Return, exactly and in full, the lines of the records below starting at the one with "91.16 | 447 | 0 |" and ending at the one with "clock inverters: 7 / 62.56", and no other lines.

=== Given records ===

**src/rtl/frame_scan_ctrl.sv**
```systemverilog
// Raster scan controller: reads one frame from a 1-cycle-latency RAM and streams it out
// over a valid/ready pixel port. Define FRAME_SCAN_ABORT_EN to add an abort input.
module frame_scan_ctrl #(
    parameter int FRAME_W = 320,
    parameter int FRAME_H = 180,
    parameter int ADDR_W  = 16,
    parameter int DATA_W  = 3,
    parameter int X_W     = 9,
    parameter int Y_W     = 8
) (
    input  logic              clock,
    input  logic              resetN,
    input  logic              start,
    output logic [ADDR_W-1:0] mem_addr,
    input  logic [DATA_W-1:0] mem_q,
    output logic              out_valid,
    input  logic              out_ready,
    output logic [DATA_W-1:0] out_data,
    output logic [X_W-1:0]    out_x,
    output logic [Y_W-1:0]    out_y,
    output logic              busy,
`ifdef FRAME_SCAN_ABORT_EN
    output logic              done,
    input  logic              abort
`else
    output logic              done
`endif
);

    typedef enum logic [2:0] {
        IDLE = 3'd0,
        READ = 3'd1,
        WAIT = 3'd2,
        HOLD = 3'd3,
        DONE = 3'd4
    } state_t;

    localparam logic [X_W-1:0]    LAST_X    = X_W'(FRAME_W - 1);
    localparam logic [Y_W-1:0]    LAST_Y    = Y_W'(FRAME_H - 1);
    localparam logic [ADDR_W-1:0] LAST_ADDR = ADDR_W'(FRAME_W * FRAME_H - 1);

    state_t              state_r;
    state_t              state_s;
    logic [ADDR_W-1:0]   addr_r;
    logic [ADDR_W-1:0]   addr_s;
    logic [X_W-1:0]      x_r;
    logic [X_W-1:0]      x_s;
    logic [Y_W-1:0]      y_r;
    logic [Y_W-1:0]      y_s;
    logic [ADDR_W-1:0]   mem_addr_r;
    logic [DATA_W-1:0]   out_data_r;
    logic                out_valid_r;
    logic                busy_r;
    logic                done_r;
    logic                abort_s;
    logic                last_s;

`ifdef FRAME_SCAN_ABORT_EN
    assign abort_s = abort;
`else
    assign abort_s = 1'b0;
`endif

    // The last pixel is identified by both coordinates so the counters can never run past the frame.
    assign last_s = (x_r == LAST_X) && (y_r == LAST_Y) && (addr_r == LAST_ADDR);

    // Next-state and next-coordinate decode.
    always_comb begin
        state_s = state_r;
        addr_s  = addr_r;
        x_s     = x_r;
        y_s     = y_r;
        case (state_r)
            IDLE: begin
                if (start) begin
                    addr_s  = {ADDR_W{1'b0}};
                    x_s     = {X_W{1'b0}};
                    y_s     = {Y_W{1'b0}};
                    state_s = READ;
                end else begin
                    state_s = IDLE;
                end
            end
            READ: begin
                if (abort_s) begin
                    state_s = IDLE;
                end else begin
                    state_s = WAIT;
                end
            end
            WAIT: begin
                if (abort_s) begin
                    state_s = IDLE;
                end else begin
                    state_s = HOLD;
                end
            end
            HOLD: begin
                if (abort_s) begin
                    state_s = IDLE;
                end else if (out_ready) begin
                    if (last_s) begin
                        state_s = DONE;
                    end else begin
                        addr_s  = addr_r + ADDR_W'(1);
                        if (x_r == LAST_X) begin
                            x_s = {X_W{1'b0}};
                            y_s = y_r + Y_W'(1);
                        end else begin
                            x_s = x_r + X_W'(1);
                            y_s = y_r;
                        end
                        state_s = READ;
                    end
                end else begin
                    state_s = HOLD;
                end
            end
            DONE: begin
                state_s = IDLE;
            end
            default: begin
                state_s = IDLE;
            end
        endcase
    end

    // State, counters and registered outputs; outputs are decoded from the next state.
    always_ff @(posedge clock or negedge resetN) begin
        if (!resetN) begin
            state_r     <= IDLE;
            addr_r      <= {ADDR_W{1'b0}};
            x_r         <= {X_W{1'b0}};
            y_r         <= {Y_W{1'b0}};
            mem_addr_r  <= {ADDR_W{1'b0}};
            out_data_r  <= {DATA_W{1'b0}};
            out_valid_r <= 1'b0;
            busy_r      <= 1'b0;
            done_r      <= 1'b0;
        end else begin
            state_r     <= state_s;
            addr_r      <= addr_s;
            x_r         <= x_s;
            y_r         <= y_s;
            if (state_s == READ) begin
                mem_addr_r <= addr_s;
            end else begin
                mem_addr_r <= mem_addr_r;
            end
            // RAM data for the address presented in READ is valid during WAIT.
            if (state_r == WAIT) begin
                out_data_r <= mem_q;
            end else begin
                out_data_r <= out_data_r;
            end
            out_valid_r <= (state_s == HOLD);
            busy_r      <= (state_s == READ) || (state_s == WAIT) || (state_s == HOLD);
            done_r      <= (state_s == DONE);
        end
    end

    assign mem_addr  = mem_addr_r;
    assign out_data  = out_data_r;
    assign out_x     = x_r;
    assign out_y     = y_r;
    assign out_valid = out_valid_r;
    assign busy      = busy_r;
    assign done      = done_r;

endmodule

```
**config.mk**
```make
export PLATFORM = sky130hd
export DESIGN_NAME = frame_scan_ctrl
export DESIGN_NICKNAME = d
export VERILOG_FILES = /design/src/rtl/frame_scan_ctrl.sv
export SDC_FILE = /design/constraint.sdc
export NUM_CORES = 1
export LEC_CHECK = 0
export BUFFER_PORTS_ARGS = -buffer_cell sky130_fd_sc_hd__buf_4
export CORE_UTILIZATION = 35
export CTS_BUF_LIST = sky130_fd_sc_hd__clkbuf_8
export CTS_CLUSTER_SIZE = 16
export DETAILED_ROUTE_END_ITERATION = 8
export PLACE_DENSITY = 0.51
export REMOVE_ABC_BUFFERS = 1
export SYNTH_ARGS = -nofsm -noshare
export SYNTH_HDL_FRONTEND = slang
export SYNTH_SLANG_ARGS = --single-unit
```
**constraint.sdc**
```tcl
create_clock -name clock -period 7.5 [get_ports clock]
set_clock_uncertainty 0.05 [all_clocks]
set_input_delay 1.125 -clock clock [delete_from_list [all_inputs] [get_ports clock]]
set_output_delay 1.125 -clock clock [all_outputs]
set_load 0.05 [all_outputs]
```
==> results.sh, run 1 <==
export IMPL_worst_path_largest_cell_delay_ps=590
export IMPL_via_density=5.260
export IMPL_power_leakage_nw=1.628
export IMPL_cts_sinks=58
export IMPL_yosys_warnings=0
export IMPL_syn_instance_count=282
export IMPL_postRouteWirelength_um=6912
export IMPL_grt_use_met2_pct=26.48
export IMPL_crit_buf_inv=1
export IMPL_design_portCount=46
export IMPL_dp_hpwl_um=4716
export IMPL_tritoncts="built"
export IMPL_holdBufCountCts=0
export IMPL_tightestPinTransition_ps=739.5
export IMPL_fp_dieW_um=92.32
export IMPL_critical_path_arrival_ps=3070
export IMPL_largest_vdd_supply_drop_mv=0.1543
export IMPL_postCtsSetupRepairBufs=0
export IMPL_tritoncts_num_buffers=9
export IMPL_row_count=32
export IMPL_synth_enable_flop_cells=0
export IMPL_route_antenna_remaining_nets=0
export IMPL_gp_congestion=0.8043
export IMPL_clk_insertion_delay_late_ps=340
export IMPL_critical_path_class="reg -> reg"
export IMPL_final_period_minus_worst_setup_slack_ps=2899
export IMPL_multi_input_area_mm2=0.001344
export IMPL_io_buffers=45
export IMPL_total_power_mw=1.152
export IMPL_layout_worst_path_cycle_share_pct=38.65
export IMPL_grt_util_overall_pct=17.51
export IMPL_dr_pass1_iters=4
export IMPL_synth_seq_area_share_pct=50.83
export IMPL_p_sw_mw=0.4520
export IMPL_power_per_cell_area_mw_per_mm2=327.9
export IMPL_pwr_share_comb_pct=34.1
export IMPL_wl_per_cell_um=15.93
export IMPL_layout_area_overhead_vs_synth_pct=23.05
export IMPL_worstPathCellList="or4b_4 -> nor4_4 -> nand3_1 -> o21ai_2 -> buf_4 -> mux2_2"
export IMPL_area_of_the_core_mm2=0.007807
export IMPL_sw_frac_of_total_pct=39.24
export IMPL_kind_of_start_point_of_the_critical_path="flip-flop"
export IMPL_data_required_time_of_the_critical_path_ps=7680
export IMPL_seq_area_mm2=0.001451
export IMPL_htree_levels=3
export IMPL_die_span_y_um=92.32
export IMPL_ctsLongestPathBuffers=2
export IMPL_post_synth_cell_area_avg_um2=10.12
export IMPL_cp_max_fo=20
export IMPL_seqPwrFrac_pct=35.9
export IMPL_post_route_cells_drive_above_1_share_pct=23.49
export IMPL_setup_violations_final=0
export IMPL_number_of_remaining_drc_errors=0
export IMPL_die_area_mm2=0.008523
export IMPL_antenna_cells=0
export IMPL_filler_cell_count=771
export IMPL_initial_core_util_pct=36.57
export IMPL_nNetsFinal=337
export IMPL_antenna_violations_before_repair=0
export IMPL_pwr_share_clk_pct=30.0
export IMPL_critPathTopFamily="simple AND/OR/NAND/NOR gates"
export IMPL_slew_limit_headroom_pct=50.70
export IMPL_dr_total_vias=2283
export IMPL_grt_pass1_vias=2206
export IMPL_hold_path_class="reg -> reg"
export IMPL_met1_usage_pct=24.63
export IMPL_power_internal_mw=0.6999
export IMPL_setup_total_negative_slack_ps=0
export IMPL_ys_dominant_reg_cell="sky130_fd_sc_hd__dfrtp_1"
export IMPL_clkSlewWorstSetupHoldPaths_ps=70
export IMPL_netlist_area_mm2=0.002855
export IMPL_postCtsResizedCells=0
export IMPL_netlist_top_cells_area="sky130_fd_sc_hd__dfrtp_1 (51%), sky130_fd_sc_hd__nand2_1 (5.0%), sky130_fd_sc_hd__o21ai_0 (4.2%)"
export IMPL_synth_largest_type_area_fraction_pct=50.83
export IMPL_drtIter0Drc=108
export IMPL_grt_pass1_wl_um=11500
export IMPL_grt_busiest_layer="met2"
export IMPL_synth_async_reset_ratio_pct=100.0
export IMPL_pin_count_of_the_biggest_net_entering_global_routing=59
export IMPL_cp_slowest_cell="sky130_fd_sc_hd__or4b_4"
export IMPL_synth_top_cell_by_area="sky130_fd_sc_hd__dfrtp_1"
export IMPL_timing_critical_path_to_type="flip-flop"
export IMPL_timing_max_transition_violations_final=0
export IMPL_setup_repair_after_global_routing_missed_its_margin="no"
export IMPL_grt_ovf=0
export IMPL_cts_root_buf="sky130_fd_sc_hd__clkbuf_8"
export IMPL_finalHoldViolations=0
export IMPL_timing_fmax_ghz=0.3449
export IMPL_met3_capacity_usage_during_global_routing_pct=4.516
export IMPL_status="finished clean"
export IMPL_synth_ff_latch_count=58
export IMPL_yosys_cell_types_count=50
export IMPL_cap_violations=0
==> logic make-up (layout without fill, tap and decap cells) <==
family          after synthesis  count (layout)  synth area share, %
mux                          13              13                4.952
simple gates                120             120                22.61
compound gates               55              55                12.23
flops                        58              58                50.83
xor+xnor                     19              19                5.828
fa+ha+maj                     3               3                1.315
buf+inv                      14              64                2.234
==> final cells by class <==
type	instances	area share (%)
timing repair buffer	47	10.04
tap	102	3.632
sequential	58	41.31
clock inverter	7	3.134
multi-input combinational	210	38.25
inverter	1	0.1068
clock buffer	9	3.526
==> synthesized netlist by cell type (2+ instances only) <==
library cell and count:
sky130_fd_sc_hd__mux2i_1 4, sky130_fd_sc_hd__and4_1 2, sky130_fd_sc_hd__nor2_1 19, sky130_fd_sc_hd__and2_1 3, sky130_fd_sc_hd__nor4_1 3, sky130_fd_sc_hd__o211ai_1 5, sky130_fd_sc_hd__nand2_1 38, sky130_fd_sc_hd__ha_1 3
sky130_fd_sc_hd__a22o_1 2, sky130_fd_sc_hd__a21oi_1 7, sky130_fd_sc_hd__xor2_1 12, sky130_fd_sc_hd__buf_2 2, sky130_fd_sc_hd__mux2_2 9, sky130_fd_sc_hd__nor2b_1 2, sky130_fd_sc_hd__dfrtp_1 58, sky130_fd_sc_hd__a21o_1 3
sky130_fd_sc_hd__clkbuf_1 9, sky130_fd_sc_hd__nor3_1 3, sky130_fd_sc_hd__o41ai_1 3, sky130_fd_sc_hd__o2111ai_1 3, sky130_fd_sc_hd__nand4_1 8, sky130_fd_sc_hd__and3_1 7, sky130_fd_sc_hd__nand3_1 19, sky130_fd_sc_hd__xnor2_1 7
sky130_fd_sc_hd__o21ai_0 24, sky130_fd_sc_hd__o31ai_1 3
==> cells in the final DEF (no fill, tap or decap), types with 3 or more instances in the layout <==
| master | n |
|---|---|
| sky130_fd_sc_hd__a21o_1 | 3 |
| sky130_fd_sc_hd__a21oi_1 | 7 |
| sky130_fd_sc_hd__and2_1 | 3 |
| sky130_fd_sc_hd__and3_1 | 7 |
| sky130_fd_sc_hd__buf_4 | 47 |
| sky130_fd_sc_hd__bufinv_16 | 3 |
| sky130_fd_sc_hd__clkbuf_8 | 9 |
| sky130_fd_sc_hd__dfrtp_1 | 58 |
| sky130_fd_sc_hd__ha_1 | 3 |
| sky130_fd_sc_hd__inv_1 | 3 |
| sky130_fd_sc_hd__mux2_2 | 9 |
| sky130_fd_sc_hd__mux2i_1 | 4 |
| sky130_fd_sc_hd__nand2_1 | 38 |
| sky130_fd_sc_hd__nand3_1 | 19 |
| sky130_fd_sc_hd__nand4_1 | 8 |
| sky130_fd_sc_hd__nor2_1 | 19 |
| sky130_fd_sc_hd__nor3_1 | 3 |
| sky130_fd_sc_hd__nor4_1 | 3 |
| sky130_fd_sc_hd__o2111ai_1 | 3 |
| sky130_fd_sc_hd__o211ai_1 | 5 |
| sky130_fd_sc_hd__o21ai_0 | 24 |
| sky130_fd_sc_hd__o31ai_1 | 3 |
| sky130_fd_sc_hd__o41ai_1 | 3 |
| sky130_fd_sc_hd__xnor2_1 | 7 |
| sky130_fd_sc_hd__xor2_1 | 12 |
==> path summary, 6_finish.rpt <==
kind / startpoint / endpoint / slack (ps) / cells past startpoint
worst max-delay path: addr_r[9] / mem_addr[4] / 4600 / 6
worst min-delay path: mem_addr[9] / mem_addr[9] / 430 / 2
worst max register to register: addr_r[9] / mem_addr[4] / 4600 / 6
worst min register to register: mem_addr[9] / mem_addr[9] / 430 / 2
max in group asynchronous: resetN / mem_addr[8] / 6110 / 1
min in group asynchronous: resetN / addr_r[9] / 810 / 1
==> stage by stage <==
| stage | area (µm²) | hold WS, ps | util (%) | setup slack, ps | instances |
|---|---|---|---|---|---|
| after floorplan | 2795 | 417.7 | - | 4353 | 269 |
| after global placement | 3279 | 412.0 | 42.00 | 4588 | 418 |
| after detailed placement | 3279 | 424.1 | 42.00 | 4553 | 418 |
| after CTS | 3513 | 440.2 | 45.00 | 4594 | 434 |
| after global routing | 3513 | 461.0 | 45.00 | 4460 | 434 |
| final | 3513 | 430.1 | 45.00 | 4601 | 434 |
==> flip-flops by register name (all words and copies together) (netlist names) <==
register and flops:
busy 1, out_data 3, mem_addr 16, done 1, addr_r 16, out_y 8
out_valid 1, state_r 3, out_x 9
==> routing by layer <==
metal	routed length [µm]	vias up	part of all wire, %
li1	-	1113	-
met3	279	6	4.0
met2	3105	49	45
met5	0	-	0
met4	81	0	1.2
met1	3446	1115	50
==> tightest hold or removal path, stage by stage, from the launching register on <==
cell                      delay [ps]
sky130_fd_sc_hd__dfrtp_1         350
sky130_fd_sc_hd__nand2_1          50
sky130_fd_sc_hd__o31ai_1          50
==> power groups by stage <==
stage / Sequential, mW / Combinational, mW / Clock [mW]
3_5_place_dp: 0.420 / 0.395 / 0
2_1_floorplan: 0.530 / 0.149 / 0
3_3_place_gp: 0.417 / 0.395 / 0
4_1_cts: 0.415 / 0.396 / 0.350
5_1_grt: 0.424 / 0.425 / 0.369
6_report: 0.414 / 0.393 / 0.345
Power figures use the tool's default switching activity.
==> inputs of run 2 (changes only) <==
- PLACE_DENSITY: 0.51 -> 0.53
- clock period: 7.5 -> 2.6 ns (I/O delays scaled with it)
==> run 2 against run 1 <==
Non-clock buffer count up 13. Utilization up 0.64 points. Setup slack worse by 4400 ps. Sequential share of layout area down 0.58 points. Cell area up 1.4%. Sequential power rose to 2.9 times the previous value. Wire length up 0.94%. Count of clock-buffer cells in the layout unchanged. Largest power group unchanged.
==> results.sh, run 2 (synthesis results as in run 1) <==
export IMPL_status="finished clean"
export IMPL_worst_path_largest_cell_delay_ps=520
export IMPL_htree_levels=3
export IMPL_worstPathCellList="or4b_4 -> nor4_4 -> nand3_1 -> o21ai_2 -> buf_4 -> nand2_1 -> o31ai_1"
export IMPL_critical_path_class="reg -> reg"
export IMPL_fp_dieW_um=92.32
export IMPL_power_leakage_nw=1.669
export IMPL_pwr_share_comb_pct=37.3
export IMPL_power_internal_mw=1.850
export IMPL_initial_core_util_pct=36.57
export IMPL_timing_max_transition_violations_final=0
export IMPL_slew_limit_headroom_pct=49.95
export IMPL_grt_ovf=0
export IMPL_setup_repair_after_global_routing_missed_its_margin="no"
export IMPL_tightestPinTransition_ps=750.7
export IMPL_setup_violations_final=0
export IMPL_data_required_time_of_the_critical_path_ps=2790
export IMPL_area_of_the_core_mm2=0.007807
export IMPL_clk_insertion_delay_late_ps=340
export IMPL_hold_path_class="in -> async"
export IMPL_layout_area_overhead_vs_synth_pct=24.80
export IMPL_tritoncts_num_buffers=9
export IMPL_tritoncts="built"
export IMPL_design_portCount=46
export IMPL_utilization_pct=45.64
export IMPL_power_per_cell_area_mw_per_mm2=885.3
export IMPL_postCtsResizedCells=0
export IMPL_postCtsSetupRepairBufs=0
export IMPL_route_top_layer_used="met4"
export IMPL_die_area_mm2=0.008523
export IMPL_sw_frac_of_total_pct=41.36
export IMPL_critical_path_arrival_ps=2610
export IMPL_nNetsFinal=350
export IMPL_clkSlewWorstSetupHoldPaths_ps=70
export IMPL_largest_vdd_supply_drop_mv=0.4285
export IMPL_met3WireLength_um=286
export IMPL_most_common_cell_after_layout_fill_and_taps_aside="sky130_fd_sc_hd__buf_4"
export IMPL_dp_worst_setup_slack_ps=214.1
export IMPL_final_period_minus_worst_setup_slack_ps=2413
export IMPL_cts_root_buf="sky130_fd_sc_hd__clkbuf_8"
export IMPL_dpl_instance_area_mm2=0.003377
export IMPL_p_sw_mw=1.305
export IMPL_postRouteWirelength_um=6977
export IMPL_area_of_all_placed_cells_without_fillers_mm2=0.003563
export IMPL_wl_per_cell_um=15.61
export IMPL_grt_pass1_vias=2207
export IMPL_kind_of_start_point_of_the_critical_path="flip-flop"
export IMPL_die_span_y_um=92.32
export IMPL_io_buffers=45
export IMPL_total_power_mw=3.155
export IMPL_layout_worst_path_cycle_share_pct=92.81
export IMPL_cp_max_fo=14
export IMPL_grt_util_overall_pct=17.68
export IMPL_row_count=32
export IMPL_holdBufCountCts=0
export IMPL_timing_critical_path_to_type="flip-flop"
export IMPL_m1WireLength_um=3553
export IMPL_mostFrequentLayoutCells="sky130_fd_sc_hd__buf_4 (60), sky130_fd_sc_hd__dfrtp_1 (58), sky130_fd_sc_hd__nand2_1 (38), sky130_fd_sc_hd__o21ai_0 (24)"
export IMPL_number_of_remaining_drc_errors=0
export IMPL_cp_slowest_cell="sky130_fd_sc_hd__or4b_4"
export IMPL_ctsLongestPathBuffers=2
export IMPL_dp_hpwl_um=4791
export IMPL_antenna_cells=0
export IMPL_setup_ws_ps=186.9
export IMPL_drtIter0Drc=152
export IMPL_pin_count_of_the_biggest_net_entering_global_routing=59
export IMPL_cts_sinks=58
export IMPL_pwr_share_clk_pct=25.4
export IMPL_timing_fmax_ghz=0.4144
export IMPL_dr_total_vias=2349
export IMPL_route_antenna_remaining_nets=0
export IMPL_finalHoldViolations=0
export IMPL_antenna_violations_before_repair=0
export IMPL_seqPwrFrac_pct=37.3
export IMPL_dr_wl_met2_um=3044
export IMPL_dr_pass1_iters=4
export IMPL_via_density=5.255
export IMPL_grt_pass1_wl_um=11620
export IMPL_gp_congestion=0.8403
export IMPL_cap_violations=0
export IMPL_post_route_cells_drive_above_1_share_pct=26.38
## run 2: cell count changes in the layout (fill, tap and decap cells not counted), sizes merged
cell | before | now
clkinvlp | 1 | 2
buf | 47 | 60
bufinv | 3 | 1
clkinv | 1 | 2
## run 2: per-stage QoR
| step | hold WS, ps | instances | TNS [ps] |
|---|---|---|---|
| 2_1_floorplan | 44.41 | 269 | -4001 |
| 6_report | 52.13 | 447 | 0 |
| 3_3_place_gp | 415.7 | 431 | 0 |
| 4_1_cts | 91.16 | 447 | 0 |
| 3_5_place_dp | 421.8 | 431 | 0 |
| 5_1_grt | 110.7 | 447 | 0 |
## run 2: critical path, delay by kind of cell (launching register included)
kind                   cells  cell delay (ps)
AO/OA/AOI/OAI              2              360
buffers and inverters      1              320
flip-flops                 1              460
AND/OR/NAND/NOR            4             1130
## run 2: cell type report
cell class / count / area, µm²
flip-flops and latches: 58 / 1451
clock buffers: 9 / 123.9
repair buffers: 60 / 450.4
inverters: 1 / 3.754
multi-input cells: 210 / 1344
well taps: 102 / 127.6
fillers: 777 / 4244
clock inverters: 7 / 62.56
## run 2: path summary, 6_finish.rpt
check                             start      endpoint  slack [ps]  cells past startpoint
max                          addr_r[10]  mem_addr[14]         190                      7
min                              resetN    addr_r[15]          50                      1
max reg2reg                  addr_r[10]  mem_addr[14]         190                      7
min reg2reg                mem_addr[15]  mem_addr[15]         430                      2
max in group asynchronous        resetN      out_y[7]        1930                      1
min in group clock             mem_q[0]   out_data[0]         230                      2
## run 2: power by group through the flow
stage | Clock [mW] | Combinational [mW] | Sequential (mW)
after floorplan | 0 | 0.431 | 1.53
after global placement | 0 | 1.18 | 1.19
after detailed placement | 0 | 1.18 | 1.19
after CTS | 0.816 | 1.18 | 1.18
after global routing | 0.862 | 1.26 | 1.20
final | 0.802 | 1.18 | 1.18
## run 2: routing by layer
metal / global-route usage, % / vias up
met1: 25.65 / 1146
met2: 25.62 / 49
met4: 5.859 / 0
li1: - / 1147
met3: 4.433 / 7
met5: 0 / -
==> inputs of run 3 (changes only) <==
- BUFFER_PORTS_ARGS: -buffer_cell sky130_fd_sc_hd__buf_4 -> default
- DONT_BUFFER_PORTS: default -> 1
- PLACE_DENSITY: 0.53 -> 0.48
==> run 3 against run 2 <==
Non-clock buffer count shrank 26. Count of clock-buffer cells in the layout grew 1. Setup slack lost 14 ps.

===

* Response:
| 4_1_cts | 91.16 | 447 | 0 |
| 3_5_place_dp | 421.8 | 431 | 0 |
| 5_1_grt | 110.7 | 447 | 0 |
## run 2: critical path, delay by kind of cell (launching register included)
kind                   cells  cell delay (ps)
AO/OA/AOI/OAI              2              360
buffers and inverters      1              320
flip-flops                 1              460
AND/OR/NAND/NOR            4             1130
## run 2: cell type report
cell class / count / area, µm²
flip-flops and latches: 58 / 1451
clock buffers: 9 / 123.9
repair buffers: 60 / 450.4
inverters: 1 / 3.754
multi-input cells: 210 / 1344
well taps: 102 / 127.6
fillers: 777 / 4244
clock inverters: 7 / 62.56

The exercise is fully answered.